WHAT YOU WILL DO
Check every line of the data for the word "Assumes", and copy those that have it.

____________

$ cat src/core/sore_exec_regs.vh
// Constants for the store/option/return execute block.
// Assumes a 14-bit instruction word and 13-bit program counter.
`ifndef SORE_EXEC_REGS_VH
`define SORE_EXEC_REGS_VH
`define SORE_INSTR_W 14
`define SORE_PC_W 13
`define SORE_FADDR_W 7
// Accumulator store: 00 0000 1fff ffff.
`define SORE_STORE_MASK 14'h3F80
`define SORE_STORE_CODE 14'h0080
// Legacy option load: 00 0000 0110 0010.
`define SORE_OPTLOAD_CODE 14'h0062
// No-operation: 00 0000 0xx0 0000.
`define SORE_NOP_MASK 14'h3F9F
`define SORE_NOP_CODE 14'h0000
// Interrupt return: 00 0000 0000 1001.
`define SORE_IRET_CODE 14'h0009
// File address of the option configuration register.
`define SORE_OPTION_ADDR 7'h01
// Global interrupt enable position in the interrupt control register.
`define SORE_IRQ_EN_BIT 7
`define SORE_OPTION_RST 8'hFF
`define SORE_IRET_CYCLES 2
`endif

$ cat src/core/sore_exec.v
// Execute stage for accumulator store, option load, no-operation and interrupt return.
// Assumes the fetch logic presents one instruction with i_instr_valid per cycle and
// honours o_flush by discarding the prefetched word.
//
// Overview of operation
// - Accumulator store copies accumulator into addressed register.
// - Option-load writes accumulator into option register.
// - Option register also reachable through ordinary store.
// - Interrupt return pops stack into program counter.
// - Interrupt return sets global interrupt enable bit.
// - Interrupt return takes two cycles, refilling pipeline.
`include "sore_exec_regs.vh"
module sore_exec (
    input wire i_ref_clk,
    input wire i_arst_n,
    input wire i_instr_valid,
    input wire [`SORE_INSTR_W-1:0] i_instr,
    input wire [7:0] i_accum,
    input wire [`SORE_PC_W-1:0] i_pc,
    input wire [`SORE_PC_W-1:0] i_stack_top_entry,
    input wire [7:0] i_interrupt_control_reg,
    output wire o_file_we,
    output wire [`SORE_FADDR_W-1:0] o_file_addr,
    output wire [7:0] o_file_wdata,
    output wire [7:0] o_option_reg,
    output wire o_stack_pop,
    output wire o_pc_load,
    output wire [`SORE_PC_W-1:0] o_pc_next,
    output wire o_irq_ctrl_we,
    output wire [7:0] o_irq_ctrl_wdata,
    output wire o_flush,
    output wire o_busy
);
    localparam ST_RUN = 1'h0;
    localparam ST_REFILL = 1'h1;
    // Cycles spent in refill after the return's own cycle.
    // A counter rather than a single state keeps the cycle count in one constant.
    localparam [31:0] REFILL_LOAD = `SORE_IRET_CYCLES - 1;

    // Sequencer: the cycle after an interrupt return is a bubble that decodes nothing.
    reg state_q;
    reg state_d;
    reg [1:0] refill_cnt_q;
    reg [1:0] refill_cnt_d;

    // File register write port.
    reg file_we_q;
    reg file_we_d;
    reg [`SORE_FADDR_W-1:0] file_addr_q;
    reg [`SORE_FADDR_W-1:0] file_addr_d;
    reg [7:0] file_wdata_q;
    reg [7:0] file_wdata_d;

    // Option configuration register, held here so both write paths meet in one place.
    reg [7:0] option_q;
    reg [7:0] option_d;

    // Stack, program counter and interrupt control requests.
    reg stack_pop_q;
    reg stack_pop_d;
    reg pc_load_q;
    reg pc_load_d;
    reg [`SORE_PC_W-1:0] pc_next_q;
    reg [`SORE_PC_W-1:0] pc_next_d;
    reg irq_ctrl_we_q;
    reg irq_ctrl_we_d;
    reg [7:0] irq_ctrl_wdata_q;
    reg [7:0] irq_ctrl_wdata_d;
    reg flush_q;
    reg flush_d;
    reg busy_q;
    reg busy_d;

    // Instruction decode.
    wire is_store;
    wire is_optload;
    wire is_nop;
    wire is_iret;
    wire accept;
    wire [`SORE_FADDR_W-1:0] faddr;
    wire hits_option;
    wire [`SORE_PC_W-1:0] pc_inc;
    wire [7:0] irq_ctrl_set;
    genvar gi;

    assign is_store = ((i_instr & `SORE_STORE_MASK) == `SORE_STORE_CODE);
    assign is_optload = (i_instr == `SORE_OPTLOAD_CODE);
    assign is_nop = ((i_instr & `SORE_NOP_MASK) == `SORE_NOP_CODE);
    assign is_iret = (i_instr == `SORE_IRET_CODE);
    assign accept = i_instr_valid && (state_q == ST_RUN);
    assign faddr = i_instr[`SORE_FADDR_W-1:0];
    assign hits_option = (faddr == `SORE_OPTION_ADDR);
    assign pc_inc = i_pc + {{(`SORE_PC_W-1){1'h0}}, 1'h1};

    // Read-modify-write image of the interrupt control register: only the enable bit is forced.
    // The other bits pass through, so a flag raised in the same cycle is not lost here.
    generate
        for (gi = 0; gi < 8; gi = gi + 1) begin : g_irq_ctrl_bit
            if (gi == `SORE_IRQ_EN_BIT) begin : g_enable
                assign irq_ctrl_set[gi] = 1'h1;
            end else begin : g_keep
                assign irq_ctrl_set[gi] = i_interrupt_control_reg[gi];
            end
        end
    endgenerate

    // Next-state logic; pulses default low so each request lasts exactly one cycle.
    always @* begin
        state_d = state_q;
        refill_cnt_d = refill_cnt_q;
        file_we_d = 1'h0;
        file_addr_d = file_addr_q;
        file_wdata_d = file_wdata_q;
        option_d = option_q;
        stack_pop_d = 1'h0;
        pc_load_d = 1'h0;
        pc_next_d = pc_next_q;
        irq_ctrl_we_d = 1'h0;
        irq_ctrl_wdata_d = irq_ctrl_wdata_q;
        flush_d = 1'h0;
        busy_d = busy_q;
        case (state_q)
            ST_RUN: begin
                busy_d = 1'h0;
                if (accept) begin
                    // Every accepted word moves the program counter on unless it is replaced below.
                    pc_next_d = pc_inc;
                    if (is_store) begin
                        file_we_d = 1'h1;
                        file_addr_d = faddr;
                        file_wdata_d = i_accum;
                        if (hits_option) begin
                            // The file array is written too, so a later read there sees this value.
                            option_d = i_accum;
                        end
                    end else if (is_optload) begin
                        // Kept for old code; the ordinary store above reaches the same register.
                        option_d = i_accum;
                    end else if (is_iret) begin
                        stack_pop_d = 1'h1;
                        pc_load_d = 1'h1;
                        pc_next_d = i_stack_top_entry;
                        irq_ctrl_we_d = 1'h1;
                        irq_ctrl_wdata_d = irq_ctrl_set;
                        flush_d = 1'h1;
                        busy_d = 1'h1;
                        refill_cnt_d = REFILL_LOAD[1:0];
                        state_d = ST_REFILL;
                    end else if (is_nop) begin
                        // No register, flag, stack entry or memory is touched.
                        busy_d = 1'h0;
                    end
                end
            end
            ST_REFILL: begin
                // The prefetched word is discarded; the fetch side refills from o_pc_next.
                refill_cnt_d = refill_cnt_q - 2'h1;
                if (refill_cnt_q <= 2'h1) begin
                    busy_d = 1'h0;
                    state_d = ST_RUN;
                end
            end
            default: begin
                state_d = ST_RUN;
            end
        endcase
    end

    always @(posedge i_ref_clk or negedge i_arst_n) begin
        if (!i_arst_n) begin
            state_q <= ST_RUN;
            refill_cnt_q <= 2'h0;

            file_we_q <= 1'h0;
            file_addr_q <= {`SORE_FADDR_W{1'h0}};
            file_wdata_q <= 8'h00;
            option_q <= `SORE_OPTION_RST;

            stack_pop_q <= 1'h0;
            pc_load_q <= 1'h0;
            pc_next_q <= {`SORE_PC_W{1'h0}};
            irq_ctrl_we_q <= 1'h0;
            irq_ctrl_wdata_q <= 8'h00;
            flush_q <= 1'h0;
            busy_q <= 1'h0;
        end else begin
            state_q <= state_d;
            refill_cnt_q <= refill_cnt_d;

            file_we_q <= file_we_d;
            file_addr_q <= file_addr_d;
            file_wdata_q <= file_wdata_d;
            option_q <= option_d;

            stack_pop_q <= stack_pop_d;
            pc_load_q <= pc_load_d;
            pc_next_q <= pc_next_d;
            irq_ctrl_we_q <= irq_ctrl_we_d;
            irq_ctrl_wdata_q <= irq_ctrl_wdata_d;
            flush_q <= flush_d;
            busy_q <= busy_d;
        end
    end

    // Every output is a flip-flop, so the fetch side sees no decode glitches.
    assign o_file_we = file_we_q;
    assign o_file_addr = file_addr_q;
    assign o_file_wdata = file_wdata_q;
    assign o_option_reg = option_q;

    assign o_stack_pop = stack_pop_q;
    assign o_pc_load = pc_load_q;
    assign o_pc_next = pc_next_q;
    assign o_irq_ctrl_we = irq_ctrl_we_q;
    assign o_irq_ctrl_wdata = irq_ctrl_wdata_q;

    // The fetch side must not present a new word while this is high.
    assign o_flush = flush_q;
    assign o_busy = busy_q;
endmodule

____________

EXERCISE RESPONSE
// Assumes a 14-bit instruction word and 13-bit program counter.
// Assumes the fetch logic presents one instruction with i_instr_valid per cycle and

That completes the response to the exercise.